Could you count the lines in the entries beneath that hold the word "simple"? Respond with the number alone.

====== PROVIDED INFORMATION ======

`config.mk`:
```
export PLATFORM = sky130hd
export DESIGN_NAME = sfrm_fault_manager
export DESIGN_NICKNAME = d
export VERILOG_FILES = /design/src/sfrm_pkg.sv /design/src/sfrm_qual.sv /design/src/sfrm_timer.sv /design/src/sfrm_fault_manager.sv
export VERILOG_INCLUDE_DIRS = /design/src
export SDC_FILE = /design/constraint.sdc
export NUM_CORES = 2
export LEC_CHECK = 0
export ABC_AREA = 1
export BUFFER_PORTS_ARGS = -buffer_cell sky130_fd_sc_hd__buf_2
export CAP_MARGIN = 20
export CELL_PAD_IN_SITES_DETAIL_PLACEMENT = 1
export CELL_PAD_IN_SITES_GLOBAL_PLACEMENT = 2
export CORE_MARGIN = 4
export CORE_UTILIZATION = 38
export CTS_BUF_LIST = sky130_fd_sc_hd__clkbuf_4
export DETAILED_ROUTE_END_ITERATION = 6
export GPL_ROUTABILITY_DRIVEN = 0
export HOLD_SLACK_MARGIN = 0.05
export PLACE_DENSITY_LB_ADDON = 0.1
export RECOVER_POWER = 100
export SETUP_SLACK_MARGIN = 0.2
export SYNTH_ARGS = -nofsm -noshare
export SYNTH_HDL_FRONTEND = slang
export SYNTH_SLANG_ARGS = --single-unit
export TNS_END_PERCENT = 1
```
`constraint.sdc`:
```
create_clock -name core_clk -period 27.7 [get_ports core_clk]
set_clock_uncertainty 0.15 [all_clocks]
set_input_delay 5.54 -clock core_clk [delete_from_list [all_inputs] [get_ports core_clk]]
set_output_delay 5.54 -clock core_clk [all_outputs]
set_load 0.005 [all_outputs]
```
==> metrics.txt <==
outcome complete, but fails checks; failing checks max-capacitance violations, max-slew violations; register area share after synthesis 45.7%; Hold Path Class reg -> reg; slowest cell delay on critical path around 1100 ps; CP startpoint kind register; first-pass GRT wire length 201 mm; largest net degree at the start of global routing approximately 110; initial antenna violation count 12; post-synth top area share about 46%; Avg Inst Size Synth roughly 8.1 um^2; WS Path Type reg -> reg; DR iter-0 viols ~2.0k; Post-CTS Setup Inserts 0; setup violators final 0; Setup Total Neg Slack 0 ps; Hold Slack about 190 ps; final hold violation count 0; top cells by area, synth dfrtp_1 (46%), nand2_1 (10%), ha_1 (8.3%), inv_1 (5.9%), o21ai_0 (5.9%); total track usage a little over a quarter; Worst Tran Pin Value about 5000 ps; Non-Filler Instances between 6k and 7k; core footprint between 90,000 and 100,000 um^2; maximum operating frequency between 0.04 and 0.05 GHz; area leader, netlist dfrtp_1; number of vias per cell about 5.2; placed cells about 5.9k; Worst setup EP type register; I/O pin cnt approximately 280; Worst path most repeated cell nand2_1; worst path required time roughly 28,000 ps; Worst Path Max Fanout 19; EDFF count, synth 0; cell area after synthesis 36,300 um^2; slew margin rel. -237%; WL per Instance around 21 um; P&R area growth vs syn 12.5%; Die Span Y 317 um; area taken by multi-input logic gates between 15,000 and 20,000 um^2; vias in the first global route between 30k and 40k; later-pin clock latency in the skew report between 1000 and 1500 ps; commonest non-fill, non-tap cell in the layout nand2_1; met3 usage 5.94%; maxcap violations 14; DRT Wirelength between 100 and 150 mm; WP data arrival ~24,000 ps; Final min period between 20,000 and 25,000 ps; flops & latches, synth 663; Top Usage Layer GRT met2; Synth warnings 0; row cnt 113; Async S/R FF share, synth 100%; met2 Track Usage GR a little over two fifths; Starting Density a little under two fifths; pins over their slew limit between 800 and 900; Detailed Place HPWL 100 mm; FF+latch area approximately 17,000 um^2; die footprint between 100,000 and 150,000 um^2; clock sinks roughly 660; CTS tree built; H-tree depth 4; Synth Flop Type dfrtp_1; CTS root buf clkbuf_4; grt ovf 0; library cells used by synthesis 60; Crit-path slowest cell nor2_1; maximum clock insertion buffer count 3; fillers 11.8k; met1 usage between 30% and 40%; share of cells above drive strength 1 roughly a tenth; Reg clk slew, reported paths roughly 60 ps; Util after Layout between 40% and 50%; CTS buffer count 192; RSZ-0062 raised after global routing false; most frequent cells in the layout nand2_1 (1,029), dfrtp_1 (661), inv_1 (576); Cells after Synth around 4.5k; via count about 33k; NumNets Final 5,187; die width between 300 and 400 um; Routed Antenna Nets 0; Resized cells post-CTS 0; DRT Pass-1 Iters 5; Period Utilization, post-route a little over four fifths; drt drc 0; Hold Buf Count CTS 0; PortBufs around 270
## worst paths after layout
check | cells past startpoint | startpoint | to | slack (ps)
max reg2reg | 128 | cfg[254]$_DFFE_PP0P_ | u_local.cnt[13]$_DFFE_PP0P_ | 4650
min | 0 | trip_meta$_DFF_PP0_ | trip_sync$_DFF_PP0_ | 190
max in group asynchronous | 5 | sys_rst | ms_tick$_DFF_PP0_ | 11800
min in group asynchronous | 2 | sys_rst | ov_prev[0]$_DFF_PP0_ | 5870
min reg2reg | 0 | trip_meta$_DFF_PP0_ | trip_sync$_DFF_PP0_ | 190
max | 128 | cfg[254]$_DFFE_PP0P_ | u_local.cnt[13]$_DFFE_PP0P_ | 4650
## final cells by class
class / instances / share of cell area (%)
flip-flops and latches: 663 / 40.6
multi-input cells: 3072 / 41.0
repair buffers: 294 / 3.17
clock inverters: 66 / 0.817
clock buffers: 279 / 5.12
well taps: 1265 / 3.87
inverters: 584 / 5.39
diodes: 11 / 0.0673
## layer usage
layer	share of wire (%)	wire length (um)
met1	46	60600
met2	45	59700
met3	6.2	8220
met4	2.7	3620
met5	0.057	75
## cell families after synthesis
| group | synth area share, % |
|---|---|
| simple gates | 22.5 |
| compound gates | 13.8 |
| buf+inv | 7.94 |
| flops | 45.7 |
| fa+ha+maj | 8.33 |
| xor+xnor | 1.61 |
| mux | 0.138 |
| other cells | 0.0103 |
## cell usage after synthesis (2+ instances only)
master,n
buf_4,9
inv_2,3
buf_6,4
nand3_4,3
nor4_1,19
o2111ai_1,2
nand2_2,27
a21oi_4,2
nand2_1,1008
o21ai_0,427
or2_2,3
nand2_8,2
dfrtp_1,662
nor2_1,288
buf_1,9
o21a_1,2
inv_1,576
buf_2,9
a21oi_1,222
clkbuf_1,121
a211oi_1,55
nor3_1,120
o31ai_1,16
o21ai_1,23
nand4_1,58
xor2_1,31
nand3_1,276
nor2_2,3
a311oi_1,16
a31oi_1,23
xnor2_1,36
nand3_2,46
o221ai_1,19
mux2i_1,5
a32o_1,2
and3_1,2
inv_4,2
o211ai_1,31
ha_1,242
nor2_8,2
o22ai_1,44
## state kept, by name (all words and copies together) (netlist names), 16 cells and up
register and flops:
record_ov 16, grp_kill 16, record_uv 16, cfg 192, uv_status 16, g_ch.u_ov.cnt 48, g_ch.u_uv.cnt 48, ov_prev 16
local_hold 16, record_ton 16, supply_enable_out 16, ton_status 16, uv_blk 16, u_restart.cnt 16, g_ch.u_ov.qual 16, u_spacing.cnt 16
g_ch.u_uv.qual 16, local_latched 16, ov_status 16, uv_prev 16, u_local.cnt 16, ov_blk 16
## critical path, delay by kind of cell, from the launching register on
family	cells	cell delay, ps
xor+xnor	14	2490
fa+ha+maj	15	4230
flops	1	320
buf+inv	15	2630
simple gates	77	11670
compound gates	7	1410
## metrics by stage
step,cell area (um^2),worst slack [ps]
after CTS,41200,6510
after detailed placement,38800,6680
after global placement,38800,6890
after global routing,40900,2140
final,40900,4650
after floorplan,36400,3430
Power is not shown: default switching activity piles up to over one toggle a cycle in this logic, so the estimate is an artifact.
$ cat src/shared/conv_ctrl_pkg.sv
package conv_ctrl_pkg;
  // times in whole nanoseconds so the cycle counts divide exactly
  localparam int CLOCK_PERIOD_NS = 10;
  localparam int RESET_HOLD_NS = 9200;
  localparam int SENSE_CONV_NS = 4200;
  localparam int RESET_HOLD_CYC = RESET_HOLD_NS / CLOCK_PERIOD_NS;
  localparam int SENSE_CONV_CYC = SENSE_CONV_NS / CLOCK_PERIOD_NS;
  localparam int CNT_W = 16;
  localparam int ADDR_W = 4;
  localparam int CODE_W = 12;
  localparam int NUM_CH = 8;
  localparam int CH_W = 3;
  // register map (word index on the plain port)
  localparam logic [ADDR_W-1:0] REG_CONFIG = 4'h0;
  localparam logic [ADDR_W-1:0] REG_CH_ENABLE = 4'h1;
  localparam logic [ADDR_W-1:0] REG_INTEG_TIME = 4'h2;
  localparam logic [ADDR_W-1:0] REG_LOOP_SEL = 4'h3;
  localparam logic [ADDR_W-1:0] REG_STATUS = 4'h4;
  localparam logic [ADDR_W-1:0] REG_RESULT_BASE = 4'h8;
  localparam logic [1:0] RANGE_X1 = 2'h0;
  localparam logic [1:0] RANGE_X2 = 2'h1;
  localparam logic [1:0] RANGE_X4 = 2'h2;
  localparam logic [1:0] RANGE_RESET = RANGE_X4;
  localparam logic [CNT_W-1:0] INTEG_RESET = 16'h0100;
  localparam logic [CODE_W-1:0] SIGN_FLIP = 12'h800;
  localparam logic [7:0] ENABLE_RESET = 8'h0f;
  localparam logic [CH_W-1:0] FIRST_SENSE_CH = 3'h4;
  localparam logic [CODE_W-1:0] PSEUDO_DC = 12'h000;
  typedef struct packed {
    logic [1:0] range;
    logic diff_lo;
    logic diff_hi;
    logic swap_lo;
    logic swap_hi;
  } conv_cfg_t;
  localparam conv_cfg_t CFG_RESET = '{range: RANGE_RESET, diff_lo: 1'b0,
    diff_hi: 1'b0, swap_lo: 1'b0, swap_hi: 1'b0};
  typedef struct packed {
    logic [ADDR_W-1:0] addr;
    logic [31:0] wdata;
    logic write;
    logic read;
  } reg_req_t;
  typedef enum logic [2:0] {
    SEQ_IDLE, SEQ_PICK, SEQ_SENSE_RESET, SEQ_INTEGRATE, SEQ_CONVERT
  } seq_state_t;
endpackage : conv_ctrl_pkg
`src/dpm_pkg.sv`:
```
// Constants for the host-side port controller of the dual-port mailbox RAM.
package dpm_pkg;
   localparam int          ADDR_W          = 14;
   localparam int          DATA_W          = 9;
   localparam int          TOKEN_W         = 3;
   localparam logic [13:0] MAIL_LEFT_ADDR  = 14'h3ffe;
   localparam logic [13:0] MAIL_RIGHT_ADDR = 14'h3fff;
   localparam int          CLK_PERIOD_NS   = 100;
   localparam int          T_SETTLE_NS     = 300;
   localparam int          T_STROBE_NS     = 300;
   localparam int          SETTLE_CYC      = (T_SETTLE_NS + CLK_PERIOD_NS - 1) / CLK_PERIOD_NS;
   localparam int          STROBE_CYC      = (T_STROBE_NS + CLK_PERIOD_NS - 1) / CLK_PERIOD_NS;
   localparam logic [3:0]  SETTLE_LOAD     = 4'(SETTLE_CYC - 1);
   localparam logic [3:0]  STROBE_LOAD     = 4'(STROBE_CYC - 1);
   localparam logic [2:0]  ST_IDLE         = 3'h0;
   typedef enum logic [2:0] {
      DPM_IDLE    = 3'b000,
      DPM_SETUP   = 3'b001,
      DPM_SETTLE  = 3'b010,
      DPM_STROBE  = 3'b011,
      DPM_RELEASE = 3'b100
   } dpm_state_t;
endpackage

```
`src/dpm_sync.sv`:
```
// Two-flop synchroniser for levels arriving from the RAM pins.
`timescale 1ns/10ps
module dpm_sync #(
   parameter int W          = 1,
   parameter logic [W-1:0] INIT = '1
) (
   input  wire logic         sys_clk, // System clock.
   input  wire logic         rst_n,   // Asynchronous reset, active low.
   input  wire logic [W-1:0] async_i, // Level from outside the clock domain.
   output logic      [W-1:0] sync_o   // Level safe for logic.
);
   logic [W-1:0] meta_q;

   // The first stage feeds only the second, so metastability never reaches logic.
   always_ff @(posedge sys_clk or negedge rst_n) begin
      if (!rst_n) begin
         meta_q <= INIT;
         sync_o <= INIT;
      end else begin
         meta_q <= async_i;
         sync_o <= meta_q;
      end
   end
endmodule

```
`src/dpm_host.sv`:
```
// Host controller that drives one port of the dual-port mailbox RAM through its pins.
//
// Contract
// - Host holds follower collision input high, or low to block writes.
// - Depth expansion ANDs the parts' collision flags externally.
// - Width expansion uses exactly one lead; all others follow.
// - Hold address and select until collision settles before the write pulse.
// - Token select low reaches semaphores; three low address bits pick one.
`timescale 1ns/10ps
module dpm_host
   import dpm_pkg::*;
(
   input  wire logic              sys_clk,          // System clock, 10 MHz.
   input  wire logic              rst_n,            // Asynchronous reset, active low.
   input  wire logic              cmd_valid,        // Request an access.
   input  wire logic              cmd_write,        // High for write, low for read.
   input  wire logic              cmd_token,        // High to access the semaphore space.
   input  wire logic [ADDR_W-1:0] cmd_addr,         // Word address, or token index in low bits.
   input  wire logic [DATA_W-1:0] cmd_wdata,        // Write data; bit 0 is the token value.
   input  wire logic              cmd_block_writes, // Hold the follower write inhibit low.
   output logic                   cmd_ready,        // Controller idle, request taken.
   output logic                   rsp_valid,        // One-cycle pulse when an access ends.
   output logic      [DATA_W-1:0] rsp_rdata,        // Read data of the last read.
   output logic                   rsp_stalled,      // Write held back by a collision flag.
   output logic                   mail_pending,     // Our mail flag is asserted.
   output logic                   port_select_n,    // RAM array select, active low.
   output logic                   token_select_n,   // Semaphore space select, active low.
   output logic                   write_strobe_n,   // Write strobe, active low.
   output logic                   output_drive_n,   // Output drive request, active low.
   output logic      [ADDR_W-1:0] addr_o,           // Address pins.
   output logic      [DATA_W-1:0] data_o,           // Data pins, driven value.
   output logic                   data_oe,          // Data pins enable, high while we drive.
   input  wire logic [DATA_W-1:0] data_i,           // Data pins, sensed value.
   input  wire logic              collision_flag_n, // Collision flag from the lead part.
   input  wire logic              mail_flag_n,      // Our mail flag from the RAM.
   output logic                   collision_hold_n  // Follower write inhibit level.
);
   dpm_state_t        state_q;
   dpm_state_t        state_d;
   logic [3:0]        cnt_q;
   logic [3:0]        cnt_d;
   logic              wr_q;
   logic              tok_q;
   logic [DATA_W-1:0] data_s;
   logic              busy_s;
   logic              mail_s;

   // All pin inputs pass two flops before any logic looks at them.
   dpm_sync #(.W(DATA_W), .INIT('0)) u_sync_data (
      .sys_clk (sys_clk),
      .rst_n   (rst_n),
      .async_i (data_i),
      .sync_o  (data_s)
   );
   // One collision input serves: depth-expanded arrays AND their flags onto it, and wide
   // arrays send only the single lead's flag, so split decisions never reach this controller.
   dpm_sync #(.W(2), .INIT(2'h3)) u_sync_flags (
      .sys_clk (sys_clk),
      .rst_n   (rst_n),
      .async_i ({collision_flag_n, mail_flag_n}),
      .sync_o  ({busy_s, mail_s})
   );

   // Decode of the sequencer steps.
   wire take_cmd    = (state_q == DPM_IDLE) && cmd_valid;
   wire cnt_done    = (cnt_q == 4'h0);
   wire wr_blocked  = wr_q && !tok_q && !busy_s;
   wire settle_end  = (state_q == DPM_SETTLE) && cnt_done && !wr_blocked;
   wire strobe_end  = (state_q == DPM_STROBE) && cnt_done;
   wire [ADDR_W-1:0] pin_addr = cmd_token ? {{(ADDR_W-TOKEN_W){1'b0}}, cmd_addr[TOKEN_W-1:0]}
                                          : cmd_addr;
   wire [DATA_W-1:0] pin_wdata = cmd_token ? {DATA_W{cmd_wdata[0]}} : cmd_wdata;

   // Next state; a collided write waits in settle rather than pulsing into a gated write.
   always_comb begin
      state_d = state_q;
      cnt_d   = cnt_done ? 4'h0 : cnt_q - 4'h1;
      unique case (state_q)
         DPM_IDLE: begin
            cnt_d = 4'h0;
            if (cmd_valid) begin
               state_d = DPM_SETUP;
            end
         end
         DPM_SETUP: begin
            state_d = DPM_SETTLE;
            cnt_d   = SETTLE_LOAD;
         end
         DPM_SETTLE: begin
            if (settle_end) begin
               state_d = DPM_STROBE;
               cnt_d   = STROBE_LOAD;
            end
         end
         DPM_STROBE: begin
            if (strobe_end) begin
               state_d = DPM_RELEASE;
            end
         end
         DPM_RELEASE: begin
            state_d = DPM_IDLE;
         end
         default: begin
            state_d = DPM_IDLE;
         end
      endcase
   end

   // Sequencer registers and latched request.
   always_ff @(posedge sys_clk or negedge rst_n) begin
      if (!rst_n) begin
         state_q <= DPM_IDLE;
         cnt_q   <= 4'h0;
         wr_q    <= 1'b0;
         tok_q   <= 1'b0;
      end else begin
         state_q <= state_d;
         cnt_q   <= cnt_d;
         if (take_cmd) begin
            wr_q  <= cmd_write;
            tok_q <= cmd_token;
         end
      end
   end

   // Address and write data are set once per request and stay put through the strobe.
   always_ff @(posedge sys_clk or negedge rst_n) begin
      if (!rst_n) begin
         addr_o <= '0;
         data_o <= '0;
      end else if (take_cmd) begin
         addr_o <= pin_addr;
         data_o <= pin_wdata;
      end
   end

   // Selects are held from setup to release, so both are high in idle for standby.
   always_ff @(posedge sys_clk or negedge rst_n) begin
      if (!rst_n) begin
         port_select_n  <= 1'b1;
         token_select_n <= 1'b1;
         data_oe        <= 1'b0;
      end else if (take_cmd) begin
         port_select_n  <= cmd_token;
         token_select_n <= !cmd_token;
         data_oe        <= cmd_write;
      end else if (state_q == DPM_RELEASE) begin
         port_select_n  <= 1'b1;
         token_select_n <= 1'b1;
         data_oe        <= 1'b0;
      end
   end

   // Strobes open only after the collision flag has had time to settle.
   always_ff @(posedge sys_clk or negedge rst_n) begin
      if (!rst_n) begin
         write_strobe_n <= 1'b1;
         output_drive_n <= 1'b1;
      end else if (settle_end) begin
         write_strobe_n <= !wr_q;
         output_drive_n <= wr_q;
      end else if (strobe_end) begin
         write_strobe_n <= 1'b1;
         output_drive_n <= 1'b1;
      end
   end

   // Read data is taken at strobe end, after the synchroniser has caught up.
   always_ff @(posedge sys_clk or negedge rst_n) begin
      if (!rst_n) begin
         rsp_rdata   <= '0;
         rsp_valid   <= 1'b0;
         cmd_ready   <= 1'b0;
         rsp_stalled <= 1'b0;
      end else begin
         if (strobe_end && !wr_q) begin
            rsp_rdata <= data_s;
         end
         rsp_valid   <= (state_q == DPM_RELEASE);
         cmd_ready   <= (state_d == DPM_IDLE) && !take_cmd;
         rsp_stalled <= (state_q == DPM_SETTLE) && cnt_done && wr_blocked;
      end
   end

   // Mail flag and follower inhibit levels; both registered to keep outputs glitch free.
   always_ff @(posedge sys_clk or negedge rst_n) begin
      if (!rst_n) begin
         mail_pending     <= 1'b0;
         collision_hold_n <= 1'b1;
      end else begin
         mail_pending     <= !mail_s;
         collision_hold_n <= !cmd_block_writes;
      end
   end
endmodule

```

======

EXPECTED OUTPUT
2